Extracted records
··········

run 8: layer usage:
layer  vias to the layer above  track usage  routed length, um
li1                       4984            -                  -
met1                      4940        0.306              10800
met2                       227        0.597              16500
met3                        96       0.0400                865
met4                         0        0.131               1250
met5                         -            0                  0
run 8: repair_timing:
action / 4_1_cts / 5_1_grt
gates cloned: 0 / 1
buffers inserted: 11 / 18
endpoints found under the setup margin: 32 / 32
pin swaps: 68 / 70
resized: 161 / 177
==> inputs of run a <==
==> flow/design.v (excerpt) <==
module int_calc(clk, rst, start, A, B, done, int_add, int_sub, int_mul, int_div, int_mod, addCo, addCy, subCo, subCy);
   input clk;
   input rst;
   input start;
   input [63:0] A;
   input [31:0] B;
   output done;
   output [31:0] int_add;
   output [31:0] int_sub;
   output [63:0] int_mul;
   output [31:0] int_div;
   output [31:0] int_mod;
	output addCo;
	output addCy;
	output subCo;
	output subCy;
   reg [31:0] a_r;
   reg [31:0] b_r;
   reg        busy;
   wire       mul_idle;
   wire       div_idle;
   assign done = busy & mul_idle & div_idle;
   always @(posedge clk) begin
      if (start) begin
         a_r <= A[31:0];
         b_r <= B;
      end
      if (rst) busy <= 1'b0;
      else if (start) busy <= 1'b1;
      else if (done) busy <= 1'b0;
   end
   adder_32bits adder(.A(a_r),
                      .B(b_r),
                      .Ctr(1'b0),
                      .S(int_add),
                      .Co(addCo),
                      .Cy(addCy));
   adder_32bits suber(.A(a_r),
                      .B(b_r),
                      .Ctr(1'b1),
                      .S(int_sub),
                      .Co(subCo),
                      .Cy(subCy));
   mul_32_32_64 muler(.clk(clk),
                      .rst(rst),
                      .start(start),
                      .a(a_r),
                      .b(B),
                      .out(int_mul),
                      .idle(mul_idle));
   div_64_32_32 diver(.clk(clk),
                      .rst(rst),
                      .start(start),
                      .a(A),
                      .b(b_r),
                      .quo(int_div),
                      .mod(int_mod),
                      .idle(div_idle));
endmodule  
Settings: LEC_CHECK=0, ABC_AREA=0, CAP_MARGIN=20, CORE_ASPECT_RATIO=1.54, CORE_MARGIN=2, CORE_UTILIZATION=57, CTS_CLUSTER_SIZE=50, MAX_ROUTING_LAYER=met4, PLACE_DENSITY_LB_ADDON=0.28, SETUP_SLACK_MARGIN=-0.74, SLEW_MARGIN=15; clock period 10.8 ns.
run.sh (not shown) runs the stock make flow with config.mk's settings and CLKGATE_MAP_FILE=.
==> run b: changes against run a <==
==> flow/config.mk (replaced) <==
export PLATFORM = sky130hd
export DESIGN_NAME = int_calc
export DESIGN_NICKNAME = int_calc
export VERILOG_FILES = /design/flow/design.v
export SDC_FILE = /design/flow/constraint.sdc
export NUM_CORES = 4
export LEC_CHECK = 0
export ABC_AREA = 0
export CAP_MARGIN = 10
export CORE_MARGIN = 8
export CORE_UTILIZATION = 26
export HOLD_SLACK_MARGIN = 0.12
export PLACE_DENSITY = 0.51
export SETUP_SLACK_MARGIN = 5.0
export SLEW_MARGIN = 20
export TNS_END_PERCENT = 100
==> flow/constraint.sdc (replaced) <==
create_clock -name core_clock -period 23.3 [get_ports {clk}]
set_input_delay 4.6600 -clock core_clock [delete_from_list [all_inputs] [get_ports {clk}]]
set_output_delay 4.6600 -clock core_clock [all_outputs]
set_load 0.01 [all_outputs]
==> impl_metrics.yaml <==
# physical design summary
sta:
  final.setup.tns_ns: 0
  setup_violations: 0
  fin_crit_sh_pct: 78.09
route:
  route.top_layer_used: "met5"
  drt-total-wl_um: 70590
pwr:
  p_clk_share_pct: 32.1
  seqPwrFrac_pct: 33.6
placed_design:
  placed_cells: 3062
  placed_cell_area_um2: 24560
global_route:
  grt_max_degree: 65
floorplan:
  row_count: 103
  dieArea_um2: 88940
critical_path:
  timing.rr.start: "b_r[0]$_DFFE_PP_"
  crit_path_top_delay_cell: "fa_1"
cells_and_area:
  logic_area_um2: 9696
min_path:
  hp-start: "diver.quo_r[27]$_DFFE_PP_"
cts:
  cts_resized: 23
  cts_setup_buffers: 8
run_status:
  outcome: "finished clean"
-- figures above: run b

==> impl_metrics.yaml <==
# physical design summary
sta:
  setup_violations: 31
  setup_ws_ns: -4.872
  fin_crit_sh_pct: 145.1
  final.setup.tns_ns: -74.40
floorplan:
  row_count: 86
  dieArea_um2: 37910
pwr:
  p_clk_share_pct: 26.8
  seqPwrFrac_pct: 35.7
run_status:
  so_faults: "setup timing"
  outcome: "failed layout checks"
placed_design:
  placed_cell_area_um2: 24040
  placed_cells: 2520
critical_path:
  timing.rr.start: "diver.op$_SDFFCE_PN1P_"
  crit_path_top_delay_cell: "fa_2"
  r2r_end: "diver.mod_r[32]$_DFFE_PP_"
global_route:
  grt_max_degree: 68
  first_global_vias: 15460
route:
  drt-total-wl_um: 58790
cts:
  cts_setup_buffers: 2
-- figures above: run a


========
==> job 677: inputs <==
Starting RTL as in the previous note.
clock: 10.6 ns
lec_check: 0
cap_margin: 20
core_margin: 2
core_utilization: 72
cts_cluster_diameter: 94
cts_cluster_size: 23
place_density_lb_addon: 0.27
setup_slack_margin: 2.96
slew_margin: 20
tns_end_percent: 50
==> inputs of job 7190, as changes to job 677 <==
Settings changed: ABC_AREA from default to 1, CAP_MARGIN 20 to 10, CORE_ASPECT_RATIO from default to 0.68, CORE_MARGIN 2 to 6, CORE_UTILIZATION 72 to 66, CTS_CLUSTER_DIAMETER 94 to 68, CTS_CLUSTER_SIZE 23 to 39, GPL_ROUTABILITY_DRIVEN from default to 0, GPL_TIMING_DRIVEN from default to 0, MAX_ROUTING_LAYER from default to met5, MIN_ROUTING_LAYER from default to met2, PLACE_DENSITY from default to 0.9, PLACE_DENSITY_LB_ADDON 0.27 to default, SETUP_SLACK_MARGIN 2.96 to default, SLEW_MARGIN 20 to 10, TNS_END_PERCENT 50 to default.
==> flow/constraint.sdc (replaced) <==
create_clock -name core_clock -period 21.9 [get_ports {clk}]
set_input_delay 4.3800 -clock core_clock [delete_from_list [all_inputs] [get_ports {clk}]]
set_output_delay 4.3800 -clock core_clock [all_outputs]
set_load 0.01 [all_outputs]
==> inputs of job 418, as changes to job 677 <==
Settings changed: CELL_PAD_IN_SITES_DETAIL_PLACEMENT from default to 1, CORE_MARGIN 2 to 3, CORE_UTILIZATION 72 to 40, CTS_CLUSTER_DIAMETER 94 to 47, CTS_CLUSTER_SIZE 23 to default, HOLD_SLACK_MARGIN from default to 0.22, MIN_ROUTING_LAYER from default to met1, PLACE_DENSITY_LB_ADDON 0.27 to 0.28, SETUP_SLACK_MARGIN 2.96 to 1.5, TNS_END_PERCENT 50 to 20.
==> flow/constraint.sdc (replaced) <==
create_clock -name core_clock -period 21.0 [get_ports {clk}]
set_input_delay 4.2000 -clock core_clock [delete_from_list [all_inputs] [get_ports {clk}]]
set_output_delay 4.2000 -clock core_clock [all_outputs]
set_load 0.01 [all_outputs]
==> notes <==
Of job 677 and job 7190, job 7190 has the higher synthesized cell count (gap 28%, measured against job 7190).
Clock skew: job 418 is lower than job 677 (1.5 ps).
Against job 418, the clock power of job 677 is smaller by 5.5%.
Register-to-register slack: job 418 is better than job 677 (11000 ps).
In job 418 the power is smaller than in job 677, by 40%.
Area after synthesis: job 7190 is larger than job 677 (6.1%).
Between job 418 and job 677, the lower via count is in job 418 (gap 6.4%, measured against job 677).
Job 677 finished with setup timing left. Job 418 completed without violations. Job 7190 aborted during 5_1_grt with GRT-0116.

========
==> inputs of run R <==
int_calc again, from the RTL that the note above started with.
Settings: LEC_CHECK=0, CAP_MARGIN=20, CELL_PAD_IN_SITES_GLOBAL_PLACEMENT=3, CORE_MARGIN=2, CORE_UTILIZATION=16, CTS_CLUSTER_DIAMETER=296, GPL_ROUTABILITY_DRIVEN=1, GPL_TIMING_DRIVEN=0, MAX_ROUTING_LAYER=met4, PLACE_DENSITY=0.4, SETUP_SLACK_MARGIN=1.26, SLEW_MARGIN=35, TNS_END_PERCENT=70; clock period 23.8 ns.
==> inputs of run B, as changes to run R <==
CAP_MARGIN = 0   (was 20)
CELL_PAD_IN_SITES_GLOBAL_PLACEMENT = unset   (was 3)
CORE_UTILIZATION = 72   (was 16)
CTS_CLUSTER_DIAMETER = unset   (was 296)
CTS_CLUSTER_SIZE = 23   (was unset)
GPL_ROUTABILITY_DRIVEN = unset   (was 1)
GPL_TIMING_DRIVEN = unset   (was 0)
MAX_ROUTING_LAYER = unset   (was met4)
PLACE_DENSITY = unset   (was 0.4)
SETUP_SLACK_MARGIN = -1.09   (was 1.26)
SLEW_MARGIN = 20   (was 35)
TNS_END_PERCENT = unset   (was 70)
==> flow/constraint.sdc (replaced) <==
create_clock -name core_clock -period 11.2 [get_ports {clk}]
set_input_delay 2.2400 -clock core_clock [delete_from_list [all_inputs] [get_ports {clk}]]
set_output_delay 2.2400 -clock core_clock [all_outputs]
set_load 0.01 [all_outputs]
==> inputs of run G, as changes to run R <==
CAP_MARGIN = 30   (was 20)
CELL_PAD_IN_SITES_DETAIL_PLACEMENT = 2   (was unset)
CELL_PAD_IN_SITES_GLOBAL_PLACEMENT = unset   (was 3)
CORE_MARGIN = 3   (was 2)
CORE_UTILIZATION = 54   (was 16)
CTS_CLUSTER_DIAMETER = 245   (was 296)
CTS_CLUSTER_SIZE = 47   (was unset)
GPL_ROUTABILITY_DRIVEN = 0   (was 1)
HOLD_SLACK_MARGIN = 0.03   (was unset)
MIN_ROUTING_LAYER = met1   (was unset)
PLACE_DENSITY = unset   (was 0.4)
PLACE_DENSITY_LB_ADDON = 0.28   (was unset)
SETUP_SLACK_MARGIN = 1.5   (was 1.26)
SLEW_MARGIN = 20   (was 35)
TNS_END_PERCENT = 20   (was 70)
==> flow/constraint.sdc (replaced) <==
create_clock -name core_clock -period 21.0 [get_ports {clk}]
set_input_delay 4.2000 -clock core_clock [delete_from_list [all_inputs] [get_ports {clk}]]
set_output_delay 4.2000 -clock core_clock [all_outputs]
set_load 0.01 [all_outputs]
==> results <==
metric                                                   run B                   run G        run R
Run status                                     failed layout checks  stopped before the end  no timing/DRC/antenna violations
Last stage reached                                           -            3_5_place_dp            -
Layout check failures                             setup timing                       -            -
Crit Path Category                                  reg -> out                       -   reg -> out
Critical Path End                                        subCy                       -        addCy
Design Power                                           4.49 mW                       -      2.28 mW
Bufs on Longest Clock Path                                   3                       -            3
Tapcell count                                              384                       -         1742
Clock tree skew after final layout                   0.0195 ns                       -    0.0269 ns
Combinational share of cell area                         38.6%                       -        34.1%
Number of clock buffers inserted by TritonCTS               37                       -           48
Most Crowded Layer GR                                     met2                       -         met2
Rel. slew slack                                          25.6%                       -        39.1%
Clock Network Area Fraction                              4.48%                       -        5.40%
GR Util met2                                             72.5%                       -        23.1%
Net switching component of the power                   1.63 mW                       -     0.811 mW
Power per standard cell area                        179 nW/µm²                       -  81.4 nW/µm²
Number of warning messages in the logs                      35                       -           28
No activity file was given, so power comes from the tool's default toggle rates.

··········

All that belongs in your answer is the stretch of entries above from the line with "export NUM_CORES = 4" through the line with "create_clock -name core_clock -period 23.3", printed exactly.

__Response to the exercise__:
export NUM_CORES = 4
export LEC_CHECK = 0
export ABC_AREA = 0
export CAP_MARGIN = 10
export CORE_MARGIN = 8
export CORE_UTILIZATION = 26
export HOLD_SLACK_MARGIN = 0.12
export PLACE_DENSITY = 0.51
export SETUP_SLACK_MARGIN = 5.0
export SLEW_MARGIN = 20
export TNS_END_PERCENT = 100
==> flow/constraint.sdc (replaced) <==
create_clock -name core_clock -period 23.3 [get_ports {clk}]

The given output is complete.